Warum spricht niemand mit mir darüber, was im Winter der späten 1970er-Jahren passiert ist? Warum schweigen alle? Ich kann darüber nicht mit meinen Eltern reden. Keiner fragt, wie es mir damit geht, denn es ist immer noch da: das Gefühl des Ausgeliefertseins. Die Ängste und Panikattacken.

Inzwischen habe ich Enkelkinder und bekomme Panik, wenn sie nur mal um den Block mit dem Rad fahren. Mein Sohn weiß nicht, warum ich dann so reagiere und sagt sich, dass ich empfindlich bin. Ich kann nicht mit ihm darüber reden. Ich möchte meine Ängste nicht auf ihn übertragen. Und wo sollte ich anfangen?

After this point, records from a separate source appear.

### src/rtl/bus_req_fifo.sv
// Per-source request FIFO: registered occupancy count, flags derived from the count only.
// DEPTH must be a power of two so the pointers wrap naturally.
module bus_req_fifo #(
    parameter int WIDTH = 8,
    parameter int DEPTH = 4
) (
    input  logic             clk,
    input  logic             rst_l,
    input  logic             push,
    input  logic [WIDTH-1:0] push_data,
    input  logic             pop,
    output logic             full,
    output logic             empty,
    output logic [WIDTH-1:0] head
);

    localparam int PTR_W = $clog2(DEPTH);

    logic [WIDTH-1:0] mem [DEPTH];
    logic [PTR_W-1:0] wr_ptr;
    logic [PTR_W-1:0] rd_ptr;
    logic [PTR_W:0]   count;
    logic             do_push;
    logic             do_pop;

    assign do_push = push && !full;
    assign do_pop  = pop && !empty;

    assign full  = (count == (PTR_W+1)'(DEPTH));
    assign empty = (count == '0);
    assign head  = mem[rd_ptr];

    always_ff @(posedge clk or negedge rst_l) begin
        if (!rst_l) begin
            wr_ptr <= '0;
            rd_ptr <= '0;
            count  <= '0;
        end else begin
            if (do_push) wr_ptr <= wr_ptr + PTR_W'(1);
            if (do_pop)  rd_ptr <= rd_ptr + PTR_W'(1);
            case ({do_push, do_pop})
                2'b10:   count <= count + (PTR_W+1)'(1);
                2'b01:   count <= count - (PTR_W+1)'(1);
                default: count <= count;
            endcase
        end
    end

    always_ff @(posedge clk) begin
        if (do_push) mem[wr_ptr] <= push_data;
    end

endmodule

Also, hier meine Geschichte: Es ist Winter. Ich hole meine Schwester aus dem Kindergarten ab, danach gehen wir auf den Hof rodeln. Als es Zeit wird nach Hause zu gehen, nehmen wir den Kellereingang. Ein Mann läuft an uns vorbei, kurz bevor ich abschließen möchte. Ich lasse ihn rein ins Haus und denke, er möchte über den Hof zur Straße hinaus. Als ich abgeschlossen habe, kam er zurück und verging sich an mir. Meine Schwester stand neben mir und musste alles miterleben.


Niemand hat mich gefragt, wie es mir geht.

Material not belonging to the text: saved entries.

## src/rtl/cdc_hs_tx.sv

```systemverilog
// -----------------------------------------------------------------------------
// cdc_hs_tx
//   Source-domain (clkA) end of a four-phase req/ack handshake that moves one
//   multi-bit word into another clock domain. A word taken from a valid/ready
//   source is held stable on tx_data while tx_req is raised. The returning
//   rx_ack is synchronised into clkA, and the handshake is sequenced through
//   req-high / ack-high / req-low / ack-low before the next word is taken.
//
// Ports
//   clkA       in   1           clock for this block
//   rstA       in   1           synchronous, active-high reset
//   src_valid  in   1           source offers src_data
//   src_data   in   DATA_WIDTH  word to transfer
//   src_ready  out  1           block accepts a word at the next edge
//   tx_req     out  1           request to the destination domain (registered)
//   tx_data    out  DATA_WIDTH  held word to the destination domain (registered)
//   rx_ack     in   1           acknowledge from the destination, async to clkA
//   done       out  1           one-cycle pulse when a handshake completes
//   busy       out  1           high whenever a transfer is in flight
// -----------------------------------------------------------------------------
module cdc_hs_tx #(
  parameter int DATA_WIDTH  = 8,
  parameter int SYNC_STAGES = 2
) (
  input  logic                  clkA,
  input  logic                  rstA,
  input  logic                  src_valid,
  input  logic [DATA_WIDTH-1:0] src_data,
  output logic                  src_ready,
  output logic                  tx_req,
  output logic [DATA_WIDTH-1:0] tx_data,
  input  logic                  rx_ack,
  output logic                  done,
  output logic                  busy
);

  typedef enum logic [1:0] {
    S_IDLE    = 2'd0,
    S_REQ     = 2'd1,
    S_RELEASE = 2'd2
  } state_t;

  state_t                 state;
  state_t                 state_next;
  logic                   req_next;
  logic                   done_next;
  logic                   load;
  logic [SYNC_STAGES-1:0] ack_sync;
  logic                   ack_s;

  // ---------------------------------------------------------------------------
  // rx_ack synchroniser: a plain flop chain with nothing between stages, so
  // the first stage is the only flop that can go metastable. ack_s is the
  // sole consumer of rx_ack anywhere in this block.
  // ---------------------------------------------------------------------------
  always_ff @(posedge clkA) begin
    // NOTE: sequential state is always assigned with <= so every flop samples
    // the pre-edge value of its neighbours; with = the chain would collapse.
    if (rstA) begin
      ack_sync <= '0;
    end else begin
      ack_sync <= {ack_sync[SYNC_STAGES-2:0], rx_ack};
    end
  end

  assign ack_s = ack_sync[SYNC_STAGES-1];

  // ---------------------------------------------------------------------------
  // State register, together with the registered handshake outputs.
  // ---------------------------------------------------------------------------
  always_ff @(posedge clkA) begin
    if (rstA) begin
      state   <= S_IDLE;
      tx_req  <= 1'b0;
      tx_data <= '0;
      done    <= 1'b0;
    end else begin
      state  <= state_next;
      tx_req <= req_next;
      done   <= done_next;
      // tx_data moves only on an accept, so it stays stable across the whole
      // req-high / ack-high window seen by the destination.
      if (load) begin
        tx_data <= src_data;
      end
    end
  end

  // ---------------------------------------------------------------------------
  // Next-state logic.
  // ---------------------------------------------------------------------------
  always_comb begin
    // NOTE: every signal gets a default before the case so that no path leaves
    // it unassigned; an unassigned path in always_comb infers a latch.
    state_next = state;
    req_next   = tx_req;
    done_next  = 1'b0;
    load       = 1'b0;

    case (state)
      S_IDLE: begin
        // src_ready already folds in !ack_s, so a stale acknowledge from a
        // previous transfer (or a reset mid-transfer) blocks the accept.
        if (src_valid && src_ready) begin
          load       = 1'b1;
          req_next   = 1'b1;
          state_next = S_REQ;
        end
      end
      S_REQ: begin
        // An ack that drops before ack_s ever rose is not seen here; we wait
        // for the rising level and nothing else.
        if (ack_s) begin
          req_next   = 1'b0;
          state_next = S_RELEASE;
        end
      end
      S_RELEASE: begin
        if (!ack_s) begin
          done_next  = 1'b1;
          state_next = S_IDLE;
        end
      end
      default: begin
        req_next   = 1'b0;
        state_next = S_IDLE;
      end
    endcase
  end

  // ---------------------------------------------------------------------------
  // Outputs decoded from registers only; src_ready never looks at src_valid,
  // so no combinational path exists from the source back to itself.
  // ---------------------------------------------------------------------------
  always_comb begin
    src_ready = (state == S_IDLE) && !ack_s;
    busy      = (state != S_IDLE);
  end

endmodule

```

Als eine Frau ins Haus kam, rannte er weg und ich habe ihr alles erzählt. Die Polizei kam und nahm mich zur Untersuchung mit und hat mich wiederholt befragt. Regelmäßig wurde ich mitten im Unterricht aus der Schule abgeholt von der Polizei, um den Täter zu identifizieren. Dabei wurde ich auf einen Stuhl in einer Kammer gestellt, die Tür hatte eine Scheibe, ich konnte hindurchschauen, der Täter sah in einen Spiegel. Das war schrecklich in dieser Kammer, was einem Kind da zugemutet wurde. Es war auch schrecklich, vor allen Schülern immer wieder von der Polizei abgeholt zu werden. Ich habe ihn irgendwann wiedererkannt.

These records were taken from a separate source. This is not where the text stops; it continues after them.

**config.mk**
```make
export PLATFORM = sky130hd
export DESIGN_NAME = ifetch
export DESIGN_NICKNAME = d
export VERILOG_FILES = /design/src/rtl/mips_pkg.sv /design/src/rtl/inst_fifo.sv /design/src/rtl/ifetch.sv
export SDC_FILE = /design/constraint.sdc
export NUM_CORES = 1
export LEC_CHECK = 0
export BUFFER_PORTS_ARGS = -buffer_cell sky130_fd_sc_hd__buf_4
export CAP_MARGIN = 10
export CORE_MARGIN = 1
export CORE_UTILIZATION = 58
export CTS_BUF_LIST = sky130_fd_sc_hd__clkbuf_16
export DETAILED_ROUTE_END_ITERATION = 8
export HOLD_SLACK_MARGIN = 0.12
export PLACE_DENSITY = 0.86
export SLEW_MARGIN = 20
export SYNTH_ARGS = -nofsm -noshare
export SYNTH_HDL_FRONTEND = slang
export SYNTH_SLANG_ARGS = --single-unit
```
**constraint.sdc**
```tcl
create_clock -name clk -period 3.9 [get_ports clk]
set_clock_uncertainty 0.05 [all_clocks]
set_input_delay 0.78 -clock clk [delete_from_list [all_inputs] [get_ports clk]]
set_output_delay 0.78 -clock clk [all_outputs]
set_load 0.05 [all_outputs]
```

Die einzige Folge war, dass ich für einige Zeit den Müll nicht mehr runterbringen musste, da der Weg durch den Keller führte. Ich habe meine Eltern angefleht wegzuziehen, weil ich immer Angst hatte, dass er zurückkommt. Gespräche mit meinen Eltern fanden nicht statt, das Thema war tabu. Niemand hat mich gefragt, wie es mir geht. Ich habe von niemandem Unterstützung erfahren.

Heute rede ich manchmal mit meiner Schwester darüber, und sie kann sich an alles genau erinnern. Es hat sich bei ihr auch eingebrannt. Sie sind die erste fremde Person, der ich mich anvertraut habe, und ich finde es gut, dass darüber geschrieben wird. Ich dachte bisher, dass es nur mir so erging. Ich bin gar nicht auf die Idee gekommen, es zu hinterfragen, und dass es vielen in der DDR so erging.